In a planar configuration, best shown in FIG. 1, passive electrical elements are created on a single substrate 10 in a sequential manufacturing process. These electrical elements are then further connected each to the other by conductors 12. For example, in order to fabricate a filter (either a bandpass filter, low pass filter, or high pass filter) in a planar configuration, the resistors 14, inductors 16, and capacitor(s) 18 are formed at predetermined locations on the substrate 10 in sequential operational steps. Further, conductors 12 and contact pads 20 are deposited on the surface of the substrate 10 to couple the passive elements into a single circuit 22. To create the conductors 12, contact pads 20, resistors 14, inductors 16, and capacitor(s) 18, different manufacturing processes may be implemented which are known to those skilled in the art. Such processes may include thin film or thick film techniques, as well as hybrid or integration manufacturing techniques. The modular electrical circuits in planar configuration are relatively simple structures in which no via holes are needed to cross through the substrate 10 and which are easily repairable. However, this approach has several shortcomings. Initially, the circuit implemented as a planar formation uses a large area of the substrate 10. Further, during sequential operational processes, the components (electrical elements) created in the previous operational steps, are exposed to multiple “firing” cycles, that may decrease the yield or quality of electrical circuits.
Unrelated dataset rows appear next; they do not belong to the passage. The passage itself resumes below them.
==> /design/flow/design.v <==
`timescale 1ns / 1ps
module oneSecWait(start, rst, clk, lastCycle);
  parameter oneSec = 27'd100000000;  
  parameter counterSize = 27;  
  input start, rst, clk;
  output lastCycle;
  reg [(counterSize - 1):0] count;
  assign lastCycle = (count == oneSec);
  always@(posedge clk or posedge rst)
    begin
      if(rst)
        count <= 0;
      else if(count == oneSec)
        count <= 0;
      else if(start)
        count <= 1;
      else if(count != 0)
        count <= count + 1;
      else
        count <= count;
    end
endmodule
**flow/design.v**
```verilog
 `timescale 1ns / 1ps
module int4bitToHexSSD(in, out);
  parameter zero = 7'b0000001, one = 7'b1001111, two = 7'b0010010;
  parameter thr = 7'b0000110, four = 7'b1001100, five = 7'b0100100;
  parameter six = 7'b0100000, svn = 7'b0001111, eght = 7'b0000000;
  parameter nine = 7'b0000100, A = 7'b0001000, B = 7'b1100000;
   parameter C = 7'b0110001, D = 7'b1000010, E = 7'b0110000, F = 7'b0111000;
  input [3:0] in;
  output reg [6:0] out;
  always@(*)
        case (in)
          4'b0: out = zero;
          4'b1: out = one;
          4'b10: out = two;
          4'b11: out = thr;
          4'b100: out = four;
          4'b101: out = five;
          4'b110: out = six;
          4'b111: out = svn;
          4'b1000: out = eght;
          4'b1001: out = nine;
          4'b1010: out = A;
          4'b1011: out = B;
          4'b1100: out = C;
          4'b1101: out = D;
          4'b1110: out = E;
          4'b1111: out = F;
        endcase
endmodule
module int5bitToHexSSD_bankVer(in, out);
  parameter zero = 7'b0000001, one = 7'b1001111, two = 7'b0010010;  
  parameter thr = 7'b0000110, four = 7'b1001100, five = 7'b0100100;  
  parameter six = 7'b0100000, svn = 7'b0001111, eght = 7'b0000000;  
  parameter nine = 7'b0000100, A = 7'b0001000, B = 7'b1100000;  
  parameter C = 7'b0110001, D = 7'b1000010, E = 7'b0110000, F = 7'b0111000;  
  parameter  o = 7'b1100010, L = 7'b1110001, empty = 7'b1111111;  
  parameter  p = 7'b0011000, h = 7'b1101000, r = 7'b1111010;  
  input [4:0] in;
  output reg [6:0] out;
  always@(*)
        case (in)
          5'b0: out = zero;
          5'b1: out = one;
          5'b10: out = two;
          5'b11: out = thr;
          5'b100: out = four;
          5'b101: out = five;
          5'b110: out = six;
          5'b111: out = svn;
          5'b1000: out = eght;
          5'b1001: out = nine;
          5'b1010: out = A;
          5'b1011: out = B;
          5'b1100: out = C;
          5'b1101: out = D;
          5'b1110: out = E;
          5'b1111: out = F;
          5'b10000: out = o;
          5'b10001: out = L;
          5'b10010: out = p;
          5'b10011: out = h;
          5'b10100: out = r;
          default: out = empty;
        endcase
endmodule
```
Another approach to manufacturing modular electrical circuits, i.e., multi-layer modules, as shown in FIG. 2, employs depositing of a polyimide layer 24 (preferably by spin-coating of polyimide) on the surface of a supporting substrate 26 (made from silicon, GaAs, AlN, etc.), and building up basic components such as resistors, inductors, capacitors, and conductors by sequential layering. This technique may be accomplished by using thin film fabrication processes. Specifically, after spin-coating the polyimide layer 24 on the surface of the substrate 26, a first layer 28 is deposited through sputtering or by chemical vapor deposition on the surface of the polyimide layer 24. Subsequently sequential photolithography processes are performed in a predetermined order which include depositions of a photoresist on the surface of the layer 28 and exposure of the photoresist through a mask to create a desired pattern on the layer 28. This will be further followed by etching to create vias 30 extending through the layer 28; or followed by formation of passive elements of a predetermined type and topography at the areas of the layer 28 uncovered during photolithography. The conductors and contact pads may also be deposited onto the surface of the layer 28 to interconnect the elements 32 in predetermined fashion in layer 28 which allows coupling to the passive elements of another layer 34 through the vias 30.
When the pattern of passive elements and/or metal conductors is formed on the first layer 28, another thin film, i.e., the second layer 34, is deposited by sputtering or by chemical vapor deposition on the surface of the first layer 28. Subsequently sequential photolithography steps are performed to form desired passive elements and/or metal conductors on the second layer 34. The layer-by-layer sequential process is continued until all constituents needed for an electrical circuit are formed and interconnected in a predetermined order within each layer as well as between layers.
The manufacture of multi-layer modules shown in FIG. 2, allows the user to create detailed features in a very accurate process. However, disadvantageously, this process is a sequential process, in which lower layers are exposed to multiple “firing” cycles, and associated therewith are unwanted multiple heat stresses. Therefore, the overall performance of such a multi-layer module depends on the earlier formed layers, which sometimes are vulnerable to heat stress common to the sequential manufacturing processes. Additionally, this approach has the shortcoming of a slow turn-around which is time and labor consuming lending to a greater fabrication expense. In addition, multi-layer modules thus created are non-trimmable structures that prevents them from being tuned to achieve the target values.
It is therefore desirable in the field of the manufacture of modular electrical circuits to find a new approach which allows the user to avoid exposure of elements of the circuits to multiple “firing” cycles, while simultaneously providing for flexibility of the process, short turn-around time and high yield of production of quality devices.